11月15日(木)に中央行動を配置し、秋闘要求課題の実現をめざす省庁交渉や国会要請行動などに取り組む。

(2) 公契約運動を全国運動として発展させる。
9月21日(金)に、公契約運動交流集会を配置し、取り組みの到達点を確認するとともに、自治体要請行動などの意思統一をはかる。
各地方組織が取り組む自治体キャラバンでの課題に公契約条例制定を位置づける。単産でも、公務・公共業務関連企業への影響はもとより、最低労働条件引き上げの有力な課題と位置づけ、事業者団体、自治体要請行動などを重視して秋闘期からの取り組みに反映させる。

(3) 労働時間短縮の取り組みを強める。
雇用を拡大しエネルギー大量消費型の社会との決別をめざすうえでの労働時間短縮の重要性を確認し、職場段階からの取り組みを強める。
次の労働開始までの休憩時間、日・週・月・年単位の残業上限規制、休暇計画取得、家族的責任 を負う労働者の労働時間短縮、休暇・休業制度の整備などで協約締結闘争の強化に取り組む。
「さよなら24時間型社会」キャンペーンの具体化に向けた準備を開始する。

(4) 秋闘をたたかいながら、2013年春闘の準備を開始する。
「私の要求アンケート」を要求確立と組織化の取り組みに位置づける。未組織労働者や非正規労働者も対象においた集約目標を設定し、対話を強めて「100万人対話」を実践する。取り組みは9月以降開始し、第1次集約11月20日(火)、第2次集約12月20日(木)、最終集約を2013年1月15日(火)として進める。
2013年春闘を事実上スタートさせる国民春闘共闘委員会総会(10月25日〔木〕)に結集する。
11月28日(水)〜29日(木)に開催する2013年国民春闘討論集会の成功をめざす。
5、 社会保障の拡充を求め、消費税増税阻止をめざす取り組み
(1) 第180回通常国会の最終盤まで、「社会保障・税一体改革」関連法案の成立に反対した取り組みを強める。
毎週水曜日の国会行動への結集を強めるとともに、地元選出参議院議員への要請行動などに取り組む。毎週水曜日を全国統一の宣伝行動日とし、ターミナル宣伝行動などを継続する。
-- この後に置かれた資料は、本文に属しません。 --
==> exp/indigo <==
## bf16_unit
module bf16_unit
# (parameter G = 6) (
    input  clk,
    input  reset,
    input  [15:0] in1,
    input  [15:0] in2,
    input  [15:0] in3,
    input  [15:0] in4,
    input  [15:0] in5,
    input  [15:0] in6,
    input  [15:0] in7,
    input  [15:0] in8,
    input  [15:0] in9,
    input  [15:0] in10,
    input  [15:0] in11,
    input  [15:0] in12,
    input  [15:0] in13,
    input  [15:0] in14,
    input  [15:0] in15,
    input  [15:0] in16,
    input  [15:0] in17,
    input  [15:0] in18,
    input  [4:0] funct5,
    output wire [15:0] result
);
Settings: LEC_CHECK=0, ABC_AREA=0, CAP_MARGIN=15, CORE_ASPECT_RATIO=0.93, CORE_MARGIN=2, CORE_UTILIZATION=72, CTS_CLUSTER_DIAMETER=80, GPL_ROUTABILITY_DRIVEN=1, HOLD_SLACK_MARGIN=-0.09, SLEW_MARGIN=20; clock period 4.39 ns.
run.sh (not shown) runs the stock make flow with config.mk's settings and CLKGATE_MAP_FILE=.
==> inputs of exp/nickel, as changes to exp/indigo <==
Settings changed: ABC_AREA 0 to not set, CAP_MARGIN 15 to 20, CORE_ASPECT_RATIO 0.93 to not set, CORE_UTILIZATION 72 to 45, CTS_CLUSTER_DIAMETER 80 to not set, GPL_ROUTABILITY_DRIVEN 1 to not set, HOLD_SLACK_MARGIN -0.09 to not set, PLACE_DENSITY set to 0.6.
==> flow/constraint.sdc (replaced) <==
create_clock -name core_clock -period 7.67 [get_ports {clk}]
set_input_delay 1.5340 -clock core_clock [delete_from_list [all_inputs] [get_ports {clk}]]
set_output_delay 1.5340 -clock core_clock [all_outputs]
set_load 0.01 [all_outputs]
==> results <==
Non-clock buffer count: exp/nickel is lower than exp/indigo (600). Core utilization: exp/nickel is lower than exp/indigo (32 points). In exp/nickel the clock-buffer cell count is higher than in exp/indigo, by 36. Between exp/indigo and exp/nickel, the lower combinational power is in exp/nickel (gap 91%, measured against exp/nickel). Sequential cell count is the same in exp/indigo and exp/nickel. Between exp/nickel and exp/indigo, the lower register-to-register slack is in exp/indigo (gap 2.8 ns). In synthesized area, exp/nickel and exp/indigo do not differ. exp/nickel passed the timing, DRC and antenna checks. exp/indigo completed and failed the layout checks on setup timing. Against exp/nickel, the sequential share of layout area of exp/indigo is lower by 0.47 points. Synthesized cell count is the same in exp/nickel and exp/indigo. Against exp/indigo, the total power of exp/nickel is smaller by 42%.
==> figures <==
quantity	exp/nickel	exp/indigo
Combinational logic power	5.50 mW	10.5 mW
Internal reg-to-reg setup slack	2.62 ns	-0.17 ns
Global routing met3 resource utilization	0.0218	0.0543
Total power after layout	40.2 mW	69.6 mW
Max VDD drop	0.000195 V	0.000451 V
Combinational share of power	0.137	0.151
Headroom to the max-slew limit	0.253	0.222
Number of nets in the final layout	20300	20900
Dpl ws	1.14 ns	-0.291 ns
CTS-repair resized insts	0	168
Post-DP Area	173000 sq um	174000 sq um
Met2 Usage GRT	0.358	0.587
Clk cell area share	0.0643	0.0580
# clk buffers	466	430
Core occupancy in the finished layout	0.505	0.821
Final setup TNS	0 ns	-11.45 ns
Run status	finished clean	complete, but fails checks
Reasons for failing layout checks	-	setup timing
Hold slack	0.400 ns	0.394 ns
Final area over synthesized area	1.114x	1.132x
Number of detailed-routing iterations run before antenna repair	6	7
CP max stage delay	0.78 ns	0.49 ns
Clock network fraction of design power	0.426	0.407

---

==> inputs of v7 <==
Starting RTL as in the previous note.
clock: 13.4 ns
lec_check: 0
abc_area: 0
cap_margin: 20
core_aspect_ratio: 0.78
core_margin: 2
core_utilization: 71
gpl_timing_driven: 1
max_routing_layer: met4
place_density_lb_addon: 0.21
slew_margin: 20
==> inputs of v31, as changes to v7 <==
ABC_AREA = not set   (was 0)
CORE_ASPECT_RATIO = not set   (was 0.78)
CORE_UTILIZATION = 72   (was 71)
CTS_CLUSTER_DIAMETER = 350   (was not set)
CTS_CLUSTER_SIZE = 14   (was not set)
GPL_TIMING_DRIVEN = not set   (was 1)
MAX_ROUTING_LAYER = not set   (was met4)
PLACE_DENSITY_LB_ADDON = not set   (was 0.21)
==> flow/constraint.sdc (replaced) <==
create_clock -name core_clock -period 4.86 [get_ports {clk}]
set_input_delay 0.9720 -clock core_clock [delete_from_list [all_inputs] [get_ports {clk}]]
set_output_delay 0.9720 -clock core_clock [all_outputs]
set_load 0.01 [all_outputs]
==> notes <==
v31 completed and failed the layout checks on setup timing. v7 finished with timing, DRC and antenna clean. Between v31 and v7, the lower count of clock-buffer cells in the layout is in v31 (gap 123). In v7 the non-clock buffer count is lower than in v31, by 141. In synthesized cell count, v31 and v7 do not differ. Against v7, the register-to-register slack of v31 is worse by 7900 ps.
Power figures rest on the tool's default switching activity, not on a simulated workload.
(2) 11月を消費税増税阻止、社会保障拡充を求める統一行動月間とし、2013年度予算編成に向けた要求課題を掲げた宣伝、署名、要請行動の集中と共闘の前進をはかる。
全労連全体としては、「消費税増税阻止、税の応能負担」署名と最低保障年金を軸とする年金制度確立署名、子どもの貧困解消・生活保護改悪反対署名を統一の取り組みに、政府に向けた運動の集中をはかる。
11月15日(木)の中央行動に、これらの取り組みの中間的な到達点をもちより、政府交渉などを具体化する。
6、 改憲策動を許さず、核兵器廃絶、安保破棄をめざす取り組み
(1) 1月を憲法学習強化月間とし、改憲策動の動向や憲法軽視の「構造改革」の強まりなどの現状について職場からの学習を呼びかける。
この取り組みのうえに、新たな憲法署名(「憲法が輝く日本を署名(仮称)」)の具体化につなげる。
憲法改悪に反対する労働組合が共同する「集会」開催を追求する。

(2) 沖縄・普天間基地へのオスプレイ配備に反対する取り組みを強める。8月5日(日)に開催が予定される沖縄集会への参加を呼びかけるとともに、開始した署名の早期集約をめざす。
10月23日(火)に、米軍基地撤去、安保破棄を求める全国一斉宣伝行動を具体化する。
日本平和大会(11月23日(金)〜25日(日)・東京)の成功に尽力する。

(3) 8月2日(木)〜9日(木)に開催される原水爆禁止世界大会の成功に尽力する。
 この成功も跳躍台に、秋の国連総会に向けて核のない世界をめざす署名を推進する。
7、 政治の民主的転換をめざす取り組み
衆議院の解散・総選挙の可能性が高まる状況のもとで、原発、TPP課題などでの「一点共闘」を大切にしつつ、政治革新をめざす共闘への発展を労働組合の立場で模索する。
労働者要求ともかかわって、労働者保護規制強化や、消費税増税など庶民増税阻止、「原発ゼロの日本」の実現、憲法擁護を政治的争点に押し上げることを重視し、職場内論議や職場内外の宣伝の中心的な課題にすえる。
総選挙の実施が濃厚となった段階では、「候補者アンケート」など、組合員の選択に資する取り組みを具体化する。
8、 国際連帯の取り組み
2国間組織の共同と交流を継続する。
ベトナム労働総同盟(VGCL)、中華全国総工会との交流の具体化を進める。
IV 統一闘争、総対話と共同を柱にした全労連組織の強化拡大の取り組み
1、 新「中期計画」の実践、具体化を進める
(1) 新中期計画の具体的実践にふみだす秋の組織拡大・強化特別月間の取り組みの意思統一の場として、9月27日(木)〜28日(金)に「組織拡大交流集会」(従来の単産・地方組織担当者会議を発展的に位置づけ)を開催する。
そのことから、単産・地方組織は8〜9月中に月間方針と態勢を確立し、「組織拡大交流集会」ではそれぞれの計画に即して連携した取り組みへの意思統一をはかる。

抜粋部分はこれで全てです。